The moves found favour with the country’s leftists, but many people “didn’t understand Nanjie, didn’t support it or even criticised it”, Wang recently told state media.
Since the last party congress in 2012, however, “the central government’s voice has grown closer and closer to Nanjie’s way of doing things”.
Today, residents live in modest public apartments, identical right down to the furniture and flatscreen TVs.
“Everything is managed very well,” government employee Wang Chunju says as she sits in her community-provided flat, fidgeting with her iPhone.

‘Real communists’ 
But it is hard to tell how much is real and how much is a show for Nanjie’s more than 500,000 visitors a year.

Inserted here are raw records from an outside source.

**src/rtl/core/bs2w_pkg.sv**
```systemverilog
// Package for the 2D blend-space weight block: payload structs, FSM and
// register codes, divider handshake types. No dependencies.
`default_nettype none
package bs2w_pkg;

  localparam int CW = 16;  // coordinate width, Q7.8
  localparam int OW = 18;  // multiplier operand width
  localparam int AW = 38;  // accumulator width
  localparam int DW = 37;  // divider operand width
  localparam int QW = 16;  // divider quotient width

  localparam logic [16:0] WONE = 17'd32768;
  localparam logic [15:0] WONE16 = 16'd32768;
  localparam logic [AW-1:0] HALF = AW'(16384);

  typedef enum logic [1:0] {
    ACT_POINT = 2'd0,
    ACT_TRI   = 2'd1,
    ACT_HULL  = 2'd2,
    ACT_QUERY = 2'd3
  } action_e;

  typedef enum logic [1:0] {
    CFG_TRI_COUNT = 2'd0,
    CFG_HULL_LEN  = 2'd1,
    CFG_NEAR_ONE  = 2'd2,
    CFG_NEAR_ZERO = 2'd3
  } cfg_reg_e;

  typedef enum logic [1:0] {
    MM_NUM  = 2'd0,
    MM_LEN  = 2'd1,
    MM_T    = 2'd2,
    MM_DIST = 2'd3
  } mul_mode_e;

  typedef enum logic [4:0] {
    ST_IDLE, ST_TSTART, ST_TRD, ST_TPT, ST_MUL, ST_TAREA, ST_TSGN, ST_TNEG,
    ST_SORT, ST_DTOP, ST_DTOPW, ST_DPAIR, ST_DPAIRW, ST_HSTART, ST_HRD0,
    ST_HRD1, ST_HP0, ST_HP1, ST_HT, ST_HTW, ST_HEX, ST_HCMP, ST_FINAL
  } state_e;

  typedef struct packed {
    logic [1:0]           action;
    logic [4:0]           slot;
    logic signed [15:0]   coord_x;
    logic signed [15:0]   coord_y;
    logic [3:0]           vertex_a;
    logic [3:0]           vertex_b;
    logic [3:0]           vertex_c;
  } item_t;

  typedef struct packed {
    logic [1:0]           source_count;
    logic [3:0]           first_source;
    logic [3:0]           second_source;
    logic [3:0]           third_source;
    logic [15:0]          weight_first_pair;
    logic [14:0]          weight_second_pair;
    logic signed [15:0]   final_x;
    logic signed [15:0]   final_y;
    logic                 outside_hull;
  } res_t;

  typedef struct packed {
    logic          start;
    logic [DW-1:0] num;
    logic [DW-1:0] den;
  } div_req_t;

  typedef struct packed {
    logic          done;
    logic [QW-1:0] quot;
  } div_rsp_t;

endpackage
`default_nettype wire

```
**src/rtl/core/bs2w_div.sv**
```systemverilog
// Radix-2 restoring divider: floor(num * 2^15 / den) for num <= den.
// One quotient bit per cycle. Depends on bs2w_pkg.
`default_nettype none
module bs2w_div (
  input  logic               clk_i,
  input  logic               rst_ni,
  input  bs2w_pkg::div_req_t req_i,
  output bs2w_pkg::div_rsp_t rsp_o
);
  import bs2w_pkg::*;

  localparam int NW = $clog2(QW + 1);

  logic [DW:0]   r_q;
  logic [DW-1:0] d_q;
  logic [QW-1:0] q_q;
  logic [NW-1:0] cnt_q;
  logic          done_q;
  logic          ge;
  logic [DW:0]   sub;

  assign ge  = r_q >= {1'b0, d_q};
  assign sub = r_q - {1'b0, d_q};

  always_ff @(posedge clk_i or negedge rst_ni) begin
    if (!rst_ni) begin
      cnt_q  <= '0;
      done_q <= 1'b0;
    end else begin
      done_q <= 1'b0;
      if (req_i.start) begin
        cnt_q <= NW'(QW);
      end else if (cnt_q != '0) begin
        cnt_q <= cnt_q - NW'(1);
        if (cnt_q == NW'(1)) begin
          done_q <= 1'b1;
        end
      end
    end
  end

  always_ff @(posedge clk_i) begin
    if (req_i.start) begin
      r_q <= {1'b0, req_i.num};
      d_q <= req_i.den;
    end else if (cnt_q != '0) begin
      if (ge) begin
        r_q <= {sub[DW-1:0], 1'b0};
        q_q <= {q_q[QW-2:0], 1'b1};
      end else begin
        r_q <= {r_q[DW-1:0], 1'b0};
        q_q <= {q_q[QW-2:0], 1'b0};
      end
    end
  end

  assign rsp_o.done = done_q;
  assign rsp_o.quot = q_q;

endmodule
`default_nettype wire

```
**src/rtl/core/blend_space_2d_weights_top.sv**
```systemverilog
// 2D blend-space weight lookup: point, triangle and hull tables, a sequencer
// with one shared multiplier/accumulator and one divider. Depends on bs2w_pkg, bs2w_div.
//
// Usage: an input transaction is taken when start_i is high and busy_o low.
// Point, triangle and hull writes complete in that cycle and give no result.
// A query raises busy_o and walks the triangles in order, one at a time;
// the enclosing one adds a sort and one or two divides. If none encloses
// the point, each hull edge is measured in turn, plus a divide when its
// edge parameter needs one. The pace is set by the single multiplier
// and the bit-serial divider.
// The result appears on res_o for one cycle with res_valid_o high, in the
// cycle in which busy_o drops; the receiver cannot stall it. A query that finds no
// triangle and has fewer than two hull entries returns no result.
// Configuration writes (cfg_we_i, cfg_addr_i, cfg_wdata_i) take effect at
// once and belong to idle periods. Reset clears the registers to 0, 0, 3, 3;
// table contents are undefined until written.
`default_nettype none
module blend_space_2d_weights_top #(
  parameter int MAX_POINTS    = 16,
  parameter int MAX_TRIANGLES = 16,
  parameter int MAX_HULL      = 17
) (
  input  logic            clk_i,
  input  logic            rst_ni,
  input  logic            start_i,
  output logic            busy_o,
  input  bs2w_pkg::item_t item_i,
  output logic            res_valid_o,
  output bs2w_pkg::res_t  res_o,
  input  logic            cfg_we_i,
  input  logic [1:0]      cfg_addr_i,
  input  logic [12:0]     cfg_wdata_i
);
  import bs2w_pkg::*;

  localparam int TCW = $clog2(MAX_TRIANGLES + 1);
  localparam int HCW = $clog2(MAX_HULL + 1);

  // tables
  logic signed [CW-1:0] px_q [MAX_POINTS];
  logic signed [CW-1:0] py_q [MAX_POINTS];
  logic [11:0]          tri_q [MAX_TRIANGLES];
  logic [3:0]           hull_q [MAX_HULL];

  // config
  logic [4:0]  tri_count_q, hull_len_q;
  logic [12:0] tol1_q, tol0_q;

  state_e state_q, state_d;
  logic   res_valid_q;
  res_t   res_q, res_d;

  // datapath
  logic signed [CW-1:0] qx_q, qy_q, fx_q, fy_q, hsx_q, hsy_q;
  logic signed [OW-1:0] opa_q [3];
  logic signed [OW-1:0] opb_q [3];
  logic signed [AW-1:0] acc_q [3];
  logic signed [AW-1:0] area_q, best_q;
  logic signed [2*OW-1:0] prod_q;
  logic [1:0]  ptgt_q;
  logic        pneg_q;
  logic [2:0]  stp_q;
  mul_mode_e   mode_q, mul_mode_d;
  logic        mul_go;
  logic [3:0]  idx_q [3];
  logic [3:0]  src_q [3];
  logic [2:0]  v_q;
  logic [15:0] w01_q, t_q;
  logic [14:0] w12_q;
  logic        outside_q, have_q;
  logic [3:0]  h0_q, h1_q;
  logic [TCW-1:0] ti_q;
  logic [HCW-1:0] hi_q;

  logic in_acc, tri_more, hull_more;
  div_req_t div_req;
  div_rsp_t div_rsp;

  assign busy_o = state_q != ST_IDLE;
  assign in_acc = start_i && !busy_o;
  assign tri_more = (int'(ti_q) < int'(tri_count_q)) && (int'(ti_q) < MAX_TRIANGLES);
  assign hull_more = (int'(hi_q) < int'(hull_len_q)) && (int'(hi_q) < MAX_HULL);

  bs2w_div u_div (
    .clk_i  (clk_i),
    .rst_ni (rst_ni),
    .req_i  (div_req),
    .rsp_o  (div_rsp)
  );

  // table reads
  logic [3:0]           pidx;
  logic signed [CW-1:0] prd_x, prd_y;
  logic [11:0]          tri_rd;
  logic [HCW-1:0]       hidx;
  logic [3:0]           hull_rd;

  always_comb begin
    case (state_q)
      ST_HP0:  pidx = h0_q;
      ST_HP1:  pidx = h1_q;
      default: pidx = idx_q[stp_q[1:0]];
    endcase
    hidx = (state_q == ST_HRD0) ? hi_q - HCW'(1) : hi_q;
    prd_x   = '0;
    prd_y   = '0;
    tri_rd  = '0;
    hull_rd = '0;
    for (int k = 0; k < MAX_POINTS; k++) begin
      if (int'(pidx) == k) begin
        prd_x = px_q[k];
        prd_y = py_q[k];
      end
    end
    for (int k = 0; k < MAX_TRIANGLES; k++) begin
      if (int'(ti_q) == k) tri_rd = tri_q[k];
    end
    for (int k = 0; k < MAX_HULL; k++) begin
      if (int'(hidx) == k) hull_rd = hull_q[k];
    end
  end

  always_ff @(posedge clk_i) begin
    if (in_acc) begin
      for (int k = 0; k < MAX_POINTS; k++) begin
        if (item_i.action == ACT_POINT && int'(item_i.slot) == k) begin
          px_q[k] <= item_i.coord_x;
          py_q[k] <= item_i.coord_y;
        end
      end
      for (int k = 0; k < MAX_TRIANGLES; k++) begin
        if (item_i.action == ACT_TRI && int'(item_i.slot) == k) begin
          tri_q[k] <= {item_i.vertex_c, item_i.vertex_b, item_i.vertex_a};
        end
      end
      for (int k = 0; k < MAX_HULL; k++) begin
        if (item_i.action == ACT_HULL && int'(item_i.slot) == k) begin
          hull_q[k] <= item_i.vertex_a;
        end
      end
    end
  end

  // shared multiplier operand schedule
  logic [2:0]           nprod;
  logic signed [OW-1:0] ma, mb;
  logic [1:0]           mtgt;
  logic                 mneg;
  logic signed [OW-1:0] tx;

  assign tx = OW'({2'b00, t_q});

  always_comb begin
    ma = '0;
    mb = '0;
    mtgt = 2'd0;
    mneg = 1'b0;
    case (mode_q)
      MM_NUM:  nprod = 3'd6;
      MM_LEN:  nprod = 3'd4;
      default: nprod = 3'd2;
    endcase
    case (mode_q)
      MM_NUM: begin
        case (stp_q)
          3'd0: begin ma = opa_q[1]; mb = opb_q[2]; mtgt = 2'd0; end
          3'd1: begin ma = opb_q[1]; mb = opa_q[2]; mtgt = 2'd0; mneg = 1'b1; end
          3'd2: begin ma = opa_q[2]; mb = opb_q[0]; mtgt = 2'd1; end
          3'd3: begin ma = opb_q[2]; mb = opa_q[0]; mtgt = 2'd1; mneg = 1'b1; end
          3'd4: begin ma = opa_q[0]; mb = opb_q[1]; mtgt = 2'd2; end
          default: begin ma = opb_q[0]; mb = opa_q[1]; mtgt = 2'd2; mneg = 1'b1; end
        endcase
      end
      MM_LEN: begin
        case (stp_q)
          3'd0: begin ma = opa_q[1]; mb = opa_q[1]; end
          3'd1: begin ma = opb_q[1]; mb = opb_q[1]; end
          3'd2: begin ma = opa_q[0]; mb = opa_q[1]; mtgt = 2'd1; end
          default: begin ma = opb_q[0]; mb = opb_q[1]; mtgt = 2'd1; end
        endcase
      end
      MM_T: begin
        if (stp_q == 3'd0) begin
          ma = tx; mb = opa_q[1];
        end else begin
          ma = tx; mb = opb_q[1]; mtgt = 2'd1;
        end
      end
      default: begin
        if (stp_q == 3'd0) begin
          ma = opa_q[2]; mb = opa_q[2];
        end else begin
          ma = opb_q[2]; mb = opb_q[2];
        end
      end
    endcase
  end

  // sort, near-one, hull helpers
  logic [1:0] slo, shi;
  logic       sswap, near_one, any_neg, hpos;
  logic signed [AW-1:0] rndx, rndy;
  logic signed [CW-1:0] cx_c, cy_c;

  assign slo = (stp_q == 3'd1) ? 2'd1 : 2'd0;
  assign shi = slo + 2'd1;
  assign sswap = acc_q[shi] < acc_q[slo];
  assign near_one = (WONE - {1'b0, div_rsp.quot}) <= {4'b0, tol1_q};
  assign any_neg = acc_q[0][AW-1] | acc_q[1][AW-1] | acc_q[2][AW-1];
  assign hpos = (acc_q[0] > 0) && (acc_q[1] > 0);
  assign rndx = acc_q[0] + HALF;
  assign rndy = acc_q[1] + HALF;
  assign cx_c = hsx_q + rndx[30:15];
  assign cy_c = hsy_q + rndy[30:15];

  // sequencer
  always_comb begin
    state_d = state_q;
    mul_go = 1'b0;
    mul_mode_d = MM_NUM;
    div_req.start = 1'b0;
    case (state_q)
      ST_DPAIR: begin
        div_req.num = acc_q[1][DW-1:0];
        div_req.den = area_q[DW-1:0];
      end
      ST_HT: begin
        div_req.num = acc_q[1][DW-1:0];
        div_req.den = acc_q[0][DW-1:0];
      end
      default: begin
        div_req.num = acc_q[2][DW-1:0];
        div_req.den = area_q[DW-1:0];
      end
    endcase
    case (state_q)
      ST_IDLE: if (in_acc && item_i.action == ACT_QUERY) state_d = ST_TSTART;
      ST_TSTART: state_d = tri_more ? ST_TRD : ST_HSTART;
      ST_TRD: state_d = ST_TPT;
      ST_TPT: begin
        if (stp_q == 3'd2) begin
          mul_go = 1'b1;
          mul_mode_d = MM_NUM;
          state_d = ST_MUL;
        end
      end
      ST_MUL: begin
        if (stp_q == nprod) begin
          case (mode_q)
            MM_NUM:  state_d = ST_TAREA;
            MM_LEN:  state_d = ST_HT;
            MM_T:    state_d = ST_HEX;
            default: state_d = ST_HCMP;
          endcase
        end
      end
      ST_TAREA: state_d = ST_TSGN;
      ST_TSGN: state_d = (area_q == '0) ? ST_TSTART : ST_TNEG;
      ST_TNEG: state_d = any_neg ? ST_TSTART : ST_SORT;
      ST_SORT: if (stp_q == 3'd2) state_d = ST_DTOP;
      ST_DTOP: begin
        div_req.start = 1'b1;
        state_d = ST_DTOPW;
      end
      ST_DTOPW: if (div_rsp.done) state_d = near_one ? ST_FINAL : ST_DPAIR;
      ST_DPAIR: begin
        if (area_q != '0) begin
          div_req.start = 1'b1;
          state_d = ST_DPAIRW;
        end else begin
          state_d = ST_FINAL;
        end
      end
      ST_DPAIRW: if (div_rsp.done) state_d = ST_FINAL;
      ST_HSTART: begin
        if (hull_more) state_d = ST_HRD0;
        else state_d = have_q ? ST_FINAL : ST_IDLE;
      end
      ST_HRD0: state_d = ST_HRD1;
      ST_HRD1: state_d = ST_HP0;
      ST_HP0: state_d = ST_HP1;
      ST_HP1: begin
        mul_go = 1'b1;
        mul_mode_d = MM_LEN;
        state_d = ST_MUL;
      end
      ST_HT: begin
        if (hpos && !(acc_q[1] >= acc_q[0])) begin
          div_req.start = 1'b1;
          state_d = ST_HTW;
        end else begin
          mul_go = 1'b1;
          mul_mode_d = MM_T;
          state_d = ST_MUL;
        end
      end
      ST_HTW: begin
        if (div_rsp.done) begin
          mul_go = 1'b1;
          mul_mode_d = MM_T;
          state_d = ST_MUL;
        end
      end
      ST_HEX: begin
        mul_go = 1'b1;
        mul_mode_d = MM_DIST;
        state_d = ST_MUL;
      end
      ST_HCMP: state_d = ST_HSTART;
      ST_FINAL: state_d = ST_IDLE;
      default: state_d = ST_IDLE;
    endcase
  end

  always_ff @(posedge clk_i) begin
    case (state_q)
      ST_IDLE: begin
        if (in_acc) begin
          qx_q <= item_i.coord_x;
          qy_q <= item_i.coord_y;
          fx_q <= item_i.coord_x;
          fy_q <= item_i.coord_y;
          outside_q <= 1'b0;
          have_q <= 1'b0;
          ti_q <= '0;
        end
      end
      ST_TSTART: if (!tri_more) hi_q <= HCW'(1);
      ST_TRD: begin
        idx_q[0] <= tri_rd[3:0];
        idx_q[1] <= tri_rd[7:4];
        idx_q[2] <= tri_rd[11:8];
        stp_q <= 3'd0;
      end
      ST_TPT: begin
        opa_q[stp_q[1:0]] <= OW'(prd_x) - OW'(qx_q);
        opb_q[stp_q[1:0]] <= OW'(prd_y) - OW'(qy_q);
        if (!mul_go) stp_q <= stp_q + 3'd1;
      end
      ST_MUL: begin
        if (stp_q < nprod) begin
          prod_q <= ma * mb;
          ptgt_q <= mtgt;
          pneg_q <= mneg;
        end
        if (stp_q != 3'd0) begin
          if (pneg_q) acc_q[ptgt_q] <= acc_q[ptgt_q] - AW'(prod_q);
          else acc_q[ptgt_q] <= acc_q[ptgt_q] + AW'(prod_q);
        end
        stp_q <= stp_q + 3'd1;
      end
      ST_TAREA: area_q <= acc_q[0] + acc_q[1] + acc_q[2];
      ST_TSGN: begin
        if (area_q == '0) begin
          ti_q <= ti_q + TCW'(1);
        end else if (area_q < 0) begin
          area_q <= -area_q;
          for (int k = 0; k < 3; k++) acc_q[k] <= -acc_q[k];
        end
      end
      ST_TNEG: begin
        if (any_neg) ti_q <= ti_q + TCW'(1);
        else stp_q <= 3'd0;
      end
      ST_SORT: begin
        if (sswap) begin
          acc_q[slo] <= acc_q[shi];
          acc_q[shi] <= acc_q[slo];
          idx_q[slo] <= idx_q[shi];
          idx_q[shi] <= idx_q[slo];
        end
        stp_q <= stp_q + 3'd1;
      end
      ST_DTOPW: begin
        if (div_rsp.done) begin
          if (near_one) begin
            src_q[0] <= idx_q[2];
            v_q <= 3'b001;
            w01_q <= '0;
            w12_q <= '0;
          end else begin
            for (int k = 0; k < 3; k++) src_q[k] <= idx_q[k];
            v_q <= 3'b111;
            w12_q <= div_rsp.quot[14:0];
            area_q <= acc_q[0] + acc_q[1];
          end
        end
      end
      ST_DPAIR: if (area_q == '0) w01_q <= '0;
      ST_DPAIRW: if (div_rsp.done) w01_q <= div_rsp.quot;
      ST_HSTART: begin
        if (!hull_more && have_q) begin
          v_q <= 3'b011;
          w12_q <= '0;
          outside_q <= 1'b1;
        end
      end
      ST_HRD0: h0_q <= hull_rd;
      ST_HRD1: h1_q <= hull_rd;
      ST_HP0: begin
        hsx_q <= prd_x;
        hsy_q <= prd_y;
        opa_q[0] <= OW'(qx_q) - OW'(prd_x);
        opb_q[0] <= OW'(qy_q) - OW'(prd_y);
      end
      ST_HP1: begin
        opa_q[1] <= OW'(prd_x) - OW'(hsx_q);
        opb_q[1] <= OW'(prd_y) - OW'(hsy_q);
      end
      ST_HT: begin
        if (!hpos) t_q <= '0;
        else if (acc_q[1] >= acc_q[0]) t_q <= WONE16;
      end
      ST_HTW: if (div_rsp.done) t_q <= div_rsp.quot;
      ST_HEX: begin
        hsx_q <= cx_c;
        hsy_q <= cy_c;
        opa_q[2] <= OW'(qx_q) - OW'(cx_c);
        opb_q[2] <= OW'(qy_q) - OW'(cy_c);
      end
      ST_HCMP: begin
        if (!have_q || acc_q[0] < best_q) begin
          have_q <= 1'b1;
          best_q <= acc_q[0];
          src_q[0] <= h0_q;
          src_q[1] <= h1_q;
          fx_q <= hsx_q;
          fy_q <= hsy_q;
          w01_q <= t_q;
        end
        hi_q <= hi_q + HCW'(1);
      end
      default: ;
    endcase
    if (mul_go) begin
      for (int k = 0; k < 3; k++) acc_q[k] <= '0;
      stp_q <= 3'd0;
      mode_q <= mul_mode_d;
    end
  end

  // final near-zero / near-one simplification
  always_comb begin
    logic [3:0]  s0, s1, s2;
    logic [2:0]  v;
    logic [15:0] w01;
    logic [14:0] w12;
    logic        low;
    s0 = src_q[0];
    s1 = src_q[1];
    s2 = src_q[2];
    v = v_q;
    w01 = w01_q;
    w12 = w12_q;
    low = w01_q <= {3'b000, tol0_q};
    if ((WONE - {1'b0, w01_q}) <= {4'b0, tol0_q} || (low && v_q[2])) begin
      s0 = s1;
      s1 = s2;
      v = {1'b0, v_q[2], v_q[1]};
      w01 = {1'b0, w12_q};
      w12 = '0;
    end else if (low) begin
      v[1] = 1'b0;
    end
    res_d.source_count = {1'b0, v[0]} + {1'b0, v[1]} + {1'b0, v[2]};
    res_d.first_source = v[0] ? s0 : 4'd0;
    res_d.second_source = v[1] ? s1 : 4'd0;
    res_d.third_source = v[2] ? s2 : 4'd0;
    res_d.weight_first_pair = w01;
    res_d.weight_second_pair = w12;
    res_d.final_x = fx_q;
    res_d.final_y = fy_q;
    res_d.outside_hull = outside_q;
  end

  always_ff @(posedge clk_i) begin
    if (state_q == ST_FINAL) res_q <= res_d;
  end

  always_ff @(posedge clk_i or negedge rst_ni) begin
    if (!rst_ni) begin
      state_q <= ST_IDLE;
      res_valid_q <= 1'b0;
      tri_count_q <= '0;
      hull_len_q <= '0;
      tol1_q <= 13'd3;
      tol0_q <= 13'd3;
    end else begin
      state_q <= state_d;
      res_valid_q <= state_q == ST_FINAL;
      if (cfg_we_i) begin
        case (cfg_addr_i)
          CFG_TRI_COUNT: tri_count_q <= cfg_wdata_i[4:0];
          CFG_HULL_LEN:  hull_len_q <= cfg_wdata_i[4:0];
          CFG_NEAR_ONE:  tol1_q <= cfg_wdata_i;
          CFG_NEAR_ZERO: tol0_q <= cfg_wdata_i;
          default: ;
        endcase
      end
    end
  end

  assign res_valid_o = res_valid_q;
  assign res_o = res_q;

endmodule
`default_nettype wire

```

A weekly newspaper publishes “positive” news alongside Mao quotes and stories.
At Nanjie’s instant noodle factory, local officials freely admitted to staging “every day” performances of Communist “red” songs for the benefit of visiting reporters.
Nanjie’s economics are also more complicated than advertised.
The village may be a Communist collective, but much like China’s overall economy, its development is unequal and massively leveraged.
Shoppers at the village’s largest store can use a government-issued card to buy cabbage and onions, but they can also purchase gold jewellery or a carved wooden Mao, retailing for 16,900 yuan (Bt85,000).
Over 90 per cent of the workers at Nanjie’s 26 cooperatives are recruited from outside the village and do not enjoy its benefits.
In 2008, an investigation by Southern Metropolis Daily revealed the village had taken out more than 1.6 billion yuan of bank loans due to what Wang described as “economic problems”.
China’s “leaders” ordered Henan to solve the issue, he explains, and the debts were effectively forgiven.
Now the village “relies on the strength of its own enterprises to develop”, he says, adding that profits have grown by 24 per cent year-on-year.
Although Wang and other government officials receive a monthly salary of only 250 yuan, he previously owned almost 10 per cent of the collectives’ holding company, according to the Southern Metropolis Daily report.
In 2014, the corporation underwent a change in shareholders, but the records have been sealed.
While officials say tourism makes only a small contribution to Nanjie’s economy, its image is an asset that earns it the support of top politicians, as well as the general public.
Outside Nanjie’s gates, a woman working at a liquor store admiringly explains the village’s fascination.
“They’re real communists over there,” she laughs. “I guess you could say the rest of us are capitalists.”